───── EXERCISE DATA ─────

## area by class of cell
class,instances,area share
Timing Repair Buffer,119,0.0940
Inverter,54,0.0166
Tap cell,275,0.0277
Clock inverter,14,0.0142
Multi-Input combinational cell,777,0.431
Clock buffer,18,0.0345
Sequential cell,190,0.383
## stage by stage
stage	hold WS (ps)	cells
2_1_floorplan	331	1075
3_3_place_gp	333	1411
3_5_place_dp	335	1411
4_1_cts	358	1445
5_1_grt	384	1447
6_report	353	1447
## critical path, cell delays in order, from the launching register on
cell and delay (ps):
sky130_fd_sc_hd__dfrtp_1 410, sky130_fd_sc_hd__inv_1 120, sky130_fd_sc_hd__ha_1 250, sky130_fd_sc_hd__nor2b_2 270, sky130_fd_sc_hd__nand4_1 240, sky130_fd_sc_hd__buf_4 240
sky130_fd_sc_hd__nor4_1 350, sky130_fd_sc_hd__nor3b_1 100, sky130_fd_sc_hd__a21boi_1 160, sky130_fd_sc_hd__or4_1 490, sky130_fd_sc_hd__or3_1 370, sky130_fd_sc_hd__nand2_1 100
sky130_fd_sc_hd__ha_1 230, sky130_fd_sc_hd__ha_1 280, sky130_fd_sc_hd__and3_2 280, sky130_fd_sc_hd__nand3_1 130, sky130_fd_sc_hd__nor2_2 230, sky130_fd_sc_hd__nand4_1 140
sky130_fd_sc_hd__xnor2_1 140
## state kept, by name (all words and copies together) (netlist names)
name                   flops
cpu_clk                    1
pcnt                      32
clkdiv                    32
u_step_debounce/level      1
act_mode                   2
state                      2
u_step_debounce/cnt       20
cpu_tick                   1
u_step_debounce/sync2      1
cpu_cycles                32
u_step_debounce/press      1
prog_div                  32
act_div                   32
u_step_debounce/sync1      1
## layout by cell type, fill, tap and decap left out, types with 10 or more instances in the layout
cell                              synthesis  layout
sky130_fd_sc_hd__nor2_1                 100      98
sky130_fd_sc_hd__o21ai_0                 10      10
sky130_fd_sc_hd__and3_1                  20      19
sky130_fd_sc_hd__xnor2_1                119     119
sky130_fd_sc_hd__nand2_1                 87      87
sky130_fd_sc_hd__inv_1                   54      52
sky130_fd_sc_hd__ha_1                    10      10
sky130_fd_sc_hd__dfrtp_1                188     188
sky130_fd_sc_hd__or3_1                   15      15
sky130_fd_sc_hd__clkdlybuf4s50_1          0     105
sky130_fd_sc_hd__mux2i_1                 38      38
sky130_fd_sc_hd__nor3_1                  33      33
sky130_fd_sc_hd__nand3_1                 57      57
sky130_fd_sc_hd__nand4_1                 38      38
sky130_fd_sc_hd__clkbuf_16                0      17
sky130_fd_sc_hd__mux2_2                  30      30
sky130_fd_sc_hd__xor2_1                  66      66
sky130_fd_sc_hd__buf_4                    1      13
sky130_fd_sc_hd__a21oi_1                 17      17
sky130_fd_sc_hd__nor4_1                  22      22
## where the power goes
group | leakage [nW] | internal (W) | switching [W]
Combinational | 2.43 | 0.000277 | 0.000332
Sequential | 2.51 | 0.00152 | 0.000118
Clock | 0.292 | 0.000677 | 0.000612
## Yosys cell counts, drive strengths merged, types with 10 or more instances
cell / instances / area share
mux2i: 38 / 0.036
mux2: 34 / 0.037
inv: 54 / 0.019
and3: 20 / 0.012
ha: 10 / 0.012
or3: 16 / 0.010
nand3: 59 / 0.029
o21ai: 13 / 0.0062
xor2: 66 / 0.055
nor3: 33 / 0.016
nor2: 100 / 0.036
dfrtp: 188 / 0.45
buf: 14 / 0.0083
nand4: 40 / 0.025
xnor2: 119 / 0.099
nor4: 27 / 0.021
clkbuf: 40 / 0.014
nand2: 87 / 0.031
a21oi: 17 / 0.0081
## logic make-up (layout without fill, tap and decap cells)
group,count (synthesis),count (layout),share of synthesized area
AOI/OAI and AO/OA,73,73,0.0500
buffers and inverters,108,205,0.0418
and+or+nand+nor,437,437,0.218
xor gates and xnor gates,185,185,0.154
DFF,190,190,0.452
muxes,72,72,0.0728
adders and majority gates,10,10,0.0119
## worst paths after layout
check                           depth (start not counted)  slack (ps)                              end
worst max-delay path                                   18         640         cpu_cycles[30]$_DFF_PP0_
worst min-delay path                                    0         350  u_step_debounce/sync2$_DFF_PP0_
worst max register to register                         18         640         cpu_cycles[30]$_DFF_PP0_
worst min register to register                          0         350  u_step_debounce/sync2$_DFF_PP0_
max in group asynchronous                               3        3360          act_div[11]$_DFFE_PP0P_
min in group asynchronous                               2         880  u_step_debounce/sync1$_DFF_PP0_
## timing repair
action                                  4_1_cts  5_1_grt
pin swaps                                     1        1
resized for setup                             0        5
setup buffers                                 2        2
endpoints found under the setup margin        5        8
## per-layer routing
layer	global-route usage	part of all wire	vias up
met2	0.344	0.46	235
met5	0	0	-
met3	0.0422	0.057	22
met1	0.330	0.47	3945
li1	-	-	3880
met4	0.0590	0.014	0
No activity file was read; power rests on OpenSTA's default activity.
[config.mk]
export PLATFORM = sky130hd
export DESIGN_NAME = pulse_detect_ctrl
export DESIGN_NICKNAME = d
export VERILOG_FILES = /design/src/rtl/pulse_detect_ctrl.sv
export SDC_FILE = /design/constraint.sdc
export NUM_CORES = 1
export LEC_CHECK = 0
export ABC_AREA = 1
export BUFFER_PORTS_ARGS = -buffer_cell sky130_fd_sc_hd__buf_2
export CAP_MARGIN = 20
export CORE_ASPECT_RATIO = 1.5
export CORE_MARGIN = 2
export CORE_UTILIZATION = 40
export CTS_BUF_LIST = sky130_fd_sc_hd__clkbuf_4 sky130_fd_sc_hd__clkbuf_8
export CTS_CLUSTER_DIAMETER = 200
export CTS_CLUSTER_SIZE = 40
export DETAILED_ROUTE_END_ITERATION = 10
export GPL_ROUTABILITY_DRIVEN = 1
export PLACE_DENSITY = 0.6
export SLEW_MARGIN = 20
export SYNTH_ARGS = -nofsm -noshare
export SYNTH_HDL_FRONTEND = slang
export SYNTH_SLANG_ARGS = --single-unit
[constraint.sdc]
create_clock -name clk -period 6.95 [get_ports clk]
set_input_delay 1.7375 -clock clk [delete_from_list [all_inputs] [get_ports clk]]
set_output_delay 1.7375 -clock clk [all_outputs]
set_load 0.01 [all_outputs]
==> config.mk <==
export PLATFORM = sky130hd
export DESIGN_NAME = spi_ram_arbiter_flat
export DESIGN_NICKNAME = d
export VERILOG_FILES = /design/src/rtl/spi_ram_pkg.sv /design/src/rtl/spi_ram_arbiter_if.sv /design/src/rtl/spi_cmd_decoder.sv /design/src/rtl/spi_ram_arbiter.sv /design/src/flat_wrapper.sv
export SDC_FILE = /design/constraint.sdc
export NUM_CORES = 1
export LEC_CHECK = 0
export BUFFER_PORTS_ARGS = -buffer_cell sky130_fd_sc_hd__buf_2
export CORE_UTILIZATION = 41
export DETAILED_ROUTE_END_ITERATION = 8
export PLACE_DENSITY_LB_ADDON = 0.15
export SYNTH_ARGS = -nofsm -noshare
export SYNTH_HDL_FRONTEND = slang
export SYNTH_HIERARCHICAL = 1
export SYNTH_SLANG_ARGS = --single-unit
==> constraint.sdc <==
create_clock -name SCK -period 1.31 [get_ports SCK]
set_input_delay 0 -clock SCK [delete_from_list [all_inputs] [get_ports SCK]]
set_output_delay 0 -clock SCK [all_outputs]
set_load 0.01 [all_outputs]
[src/rtl/uart_bus_bridge.sv]
// ---------------------------------------------------------------------------
// uart_bus_bridge
//
// Turns byte frames from a UART receiver into single 8-bit bus transactions.
// Each bus transaction produces one reply byte for the UART transmitter.
//
//   Write frame : 'W'(0x57) ADDR_HI ADDR_LO DATA -> bus write, reply 'K'(0x4B)
//   Read frame  : 'R'(0x52) ADDR_HI ADDR_LO      -> bus read,  reply = read data
//
// Optional feature macro: UART_BUS_BRIDGE_TIMEOUT_EN
//   When it is defined, a partial frame is abandoned (err pulse, back to IDLE)
//   after TIMEOUT_CYCLES clocks without a new byte. When it is undefined, a
//   partial frame waits indefinitely.
//
// Parameters
//   TIMEOUT_CYCLES  maximum idle clocks between bytes of one frame
//
// Ports
//   clk            single clock, rising edge
//   rst            synchronous, active-high reset
//   rx_data        received byte
//   rx_data_valid  one-cycle pulse qualifying rx_data
//   rx_data_ready  bridge can take a byte (low while a bus cycle/reply runs)
//   tx_data        reply byte
//   tx_data_valid  reply request, held until tx_data_ready
//   tx_data_ready  transmitter idle
//   bus_addr       bus address
//   bus_data_o     bus write data
//   bus_data_i     combinational bus read data
//   bus_cs         one-cycle bus strobe
//   R_W_n          1 = read, 0 = write (1 whenever no write is strobed)
//   busy           FSM is not in IDLE
//   err            one-cycle pulse on a framing error
// ---------------------------------------------------------------------------
module uart_bus_bridge #(
   parameter int TIMEOUT_CYCLES = 2517500
) (
   input  logic        clk,
   input  logic        rst,
   input  logic [7:0]  rx_data,
   input  logic        rx_data_valid,
   output logic        rx_data_ready,
   output logic [7:0]  tx_data,
   output logic        tx_data_valid,
   input  logic        tx_data_ready,
   output logic [15:0] bus_addr,
   output logic [7:0]  bus_data_o,
   input  logic [7:0]  bus_data_i,
   output logic        bus_cs,
   output logic        R_W_n,
   output logic        busy,
   output logic        err
);

   localparam logic [2:0] S_IDLE    = 3'd0;
   localparam logic [2:0] S_ADDR_HI = 3'd1;
   localparam logic [2:0] S_ADDR_LO = 3'd2;
   localparam logic [2:0] S_DATA    = 3'd3;
   localparam logic [2:0] S_BUS     = 3'd4;
   localparam logic [2:0] S_REPLY   = 3'd5;

   localparam logic [7:0] CMD_READ  = 8'h52;
   localparam logic [7:0] CMD_WRITE = 8'h57;
   localparam logic [7:0] ACK_BYTE  = 8'h4B;

   logic [2:0] state;
   logic       is_read;   // latched command of the frame in progress
   logic       accept;
   logic       timeout;

   // Bytes are only taken while a frame is being collected; anything that
   // arrives during the bus cycle or the reply is dropped.
   assign rx_data_ready = (state == S_IDLE) || (state == S_ADDR_HI) ||
                          (state == S_ADDR_LO) || (state == S_DATA);
   assign accept        = rx_data_valid && rx_data_ready;
   assign busy          = (state != S_IDLE);

`ifdef UART_BUS_BRIDGE_TIMEOUT_EN
   localparam int CNT_W = $clog2(TIMEOUT_CYCLES + 1);

   logic [CNT_W-1:0] idle_cnt;
   logic             waiting;

   assign waiting = (state == S_ADDR_HI) || (state == S_ADDR_LO) ||
                    (state == S_DATA);

   // Expires on the TIMEOUT_CYCLES-th idle clock; a byte accepted in that
   // same clock wins over the timeout.
   assign timeout = waiting && !accept &&
                    (idle_cnt == CNT_W'(TIMEOUT_CYCLES - 1));

   always_ff @(posedge clk) begin
      if (rst) begin
         idle_cnt <= '0;
      end else if (!waiting || accept || timeout) begin
         idle_cnt <= '0;
      end else if (idle_cnt != CNT_W'(TIMEOUT_CYCLES)) begin
         idle_cnt <= idle_cnt + CNT_W'(1);
      end
   end
`else
   assign timeout = 1'b0;
`endif

   always_ff @(posedge clk) begin
      if (rst) begin
         state         <= S_IDLE;
         is_read       <= 1'b0;
         bus_addr      <= '0;
         bus_data_o    <= '0;
         bus_cs        <= 1'b0;
         R_W_n         <= 1'b1;
         tx_data       <= '0;
         tx_data_valid <= 1'b0;
         err           <= 1'b0;
      end else begin
         // NOTE: non-blocking assignments keep every register in this block
         // updating from the pre-edge values; these defaults make bus_cs and
         // err single-cycle pulses and park R_W_n at read.
         bus_cs <= 1'b0;
         R_W_n  <= 1'b1;
         err    <= 1'b0;

         if (timeout) begin
            state <= S_IDLE;
            err   <= 1'b1;
         end else begin
            case (state)
               S_IDLE: begin
                  if (accept) begin
                     if ((rx_data == CMD_READ) || (rx_data == CMD_WRITE)) begin
                        is_read <= (rx_data == CMD_READ);
                        state   <= S_ADDR_HI;
                     end else begin
                        err <= 1'b1;
                     end
                  end
               end
               S_ADDR_HI: begin
                  if (accept) begin
                     bus_addr[15:8] <= rx_data;
                     state          <= S_ADDR_LO;
                  end
               end
               S_ADDR_LO: begin
                  if (accept) begin
                     bus_addr[7:0] <= rx_data;
                     if (is_read) begin
                        // Strobe is registered so it coincides with the BUS state.
                        bus_cs <= 1'b1;
                        state  <= S_BUS;
                     end else begin
                        state <= S_DATA;
                     end
                  end
               end
               S_DATA: begin
                  if (accept) begin
                     bus_data_o <= rx_data;
                     bus_cs     <= 1'b1;
                     R_W_n      <= 1'b0;
                     state      <= S_BUS;
                  end
               end
               S_BUS: begin
                  // bus_data_i is sampled at the edge that ends the strobe.
                  tx_data       <= is_read ? bus_data_i : ACK_BYTE;
                  tx_data_valid <= 1'b1;
                  state         <= S_REPLY;
               end
               S_REPLY: begin
                  if (tx_data_ready) begin
                     tx_data_valid <= 1'b0;
                     state         <= S_IDLE;
                  end
               end
               default: begin
                  state <= S_IDLE;
               end
            endcase
         end
      end
   end

endmodule
### src/rtl/grf_wport_arb_pkg.sv
// Shared constants and payload type for the register-file write-port arbiter.
// Latency: n/a (types and constants only).
// Backpressure: n/a.
package grf_wport_arb_pkg;

  localparam int GRF_FIFO_DEPTH = 2;
  localparam int GRF_AW         = 5;
  localparam int GRF_DW         = 32;
  localparam int GRF_NREG       = 1 << GRF_AW;

  // One queued late write: destination register and data.
  typedef struct packed {
    logic [GRF_AW-1:0] a3;
    logic [GRF_DW-1:0] wd;
  } wreq_t;

endpackage

### src/rtl/grf_arb_fifo.sv
// Two-entry FIFO holding late register-file writes until the port is free.
// Latency: an entry pushed at edge t is visible at the head from t+1.
// Backpressure: caller must not push when full or pop when empty.
module grf_arb_fifo
  import grf_wport_arb_pkg::*;
(
  input  logic                          clk,
  input  logic                          rst,
  input  logic                          push,
  input  wreq_t                         push_dat,
  input  logic                          pop,
  output wreq_t                         head,
  output logic [1:0]                    count,
  output logic [GRF_FIFO_DEPTH-1:0]     ent_vld,
  output logic [GRF_FIFO_DEPTH-1:0][GRF_AW-1:0] ent_a3
);

  wreq_t      mem [GRF_FIFO_DEPTH];
  logic       wr_ptr;
  logic       rd_ptr;
  logic [1:0] cnt;

  // Pointers and occupancy; simultaneous push and pop leave the count unchanged.
  always_ff @(posedge clk) begin
    if (rst) begin
      wr_ptr <= 1'b0;
      rd_ptr <= 1'b0;
      cnt    <= 2'd0;
    end else begin
      if (push) wr_ptr <= ~wr_ptr;
      if (pop)  rd_ptr <= ~rd_ptr;
      case ({push, pop})
        2'b10:   cnt <= cnt + 2'd1;
        2'b01:   cnt <= cnt - 2'd1;
        default: cnt <= cnt;
      endcase
    end
  end

  // Payload storage needs no reset: validity comes from the pointers and count.
  always_ff @(posedge clk) begin
    if (push) mem[wr_ptr] <= push_dat;
  end

  // Per-entry validity and target register, used to build the pending mask.
  always_comb begin
    ent_vld = '0;
    ent_a3  = '0;
    for (int i = 0; i < GRF_FIFO_DEPTH; i++) begin
      ent_vld[i] = (cnt == 2'd2) || ((cnt == 2'd1) && (rd_ptr == 1'(i)));
      ent_a3[i]  = mem[i].a3;
    end
  end

  assign head  = mem[rd_ptr];
  assign count = cnt;

endmodule
## config.mk

```make
export PLATFORM = sky130hd
export DESIGN_NAME = patdet_accum_ctrl_flat
export DESIGN_NICKNAME = d
export VERILOG_FILES = /design/src/rtl/patdet_accum_ctrl_pkg.sv /design/src/rtl/patdet_accum_ctrl_if.sv /design/src/rtl/patdet_accum_ctrl_qual.sv /design/src/rtl/patdet_accum_ctrl.sv /design/src/flat_wrapper.sv
export SDC_FILE = /design/constraint.sdc
export NUM_CORES = 1
export LEC_CHECK = 0
export ABC_AREA = 0
export BUFFER_PORTS_ARGS = -buffer_cell sky130_fd_sc_hd__buf_2
export CORE_ASPECT_RATIO = 1.5
export CORE_MARGIN = 5
export CORE_UTILIZATION = 30
export DETAILED_ROUTE_END_ITERATION = 8
export GPL_ROUTABILITY_DRIVEN = 0
export HOLD_SLACK_MARGIN = 0.08
export SETUP_SLACK_MARGIN = 0.2
export SLEW_MARGIN = 20
export SYNTH_ARGS = -nofsm -noshare
export SYNTH_HDL_FRONTEND = slang
export SYNTH_SLANG_ARGS = --single-unit
```

## constraint.sdc

```tcl
create_clock -name clk -period 3.3 [get_ports clk]
set_input_delay 0 -clock clk [delete_from_list [all_inputs] [get_ports clk]]
set_output_delay 0 -clock clk [all_outputs]
set_load 0.005 [all_outputs]
```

─────

WHAT IS EXPECTED:
Go through the material and copy each line in which the word "buffers" occurs.

ANSWER SPACE:
buffers and inverters,108,205,0.0418
setup buffers                                 2        2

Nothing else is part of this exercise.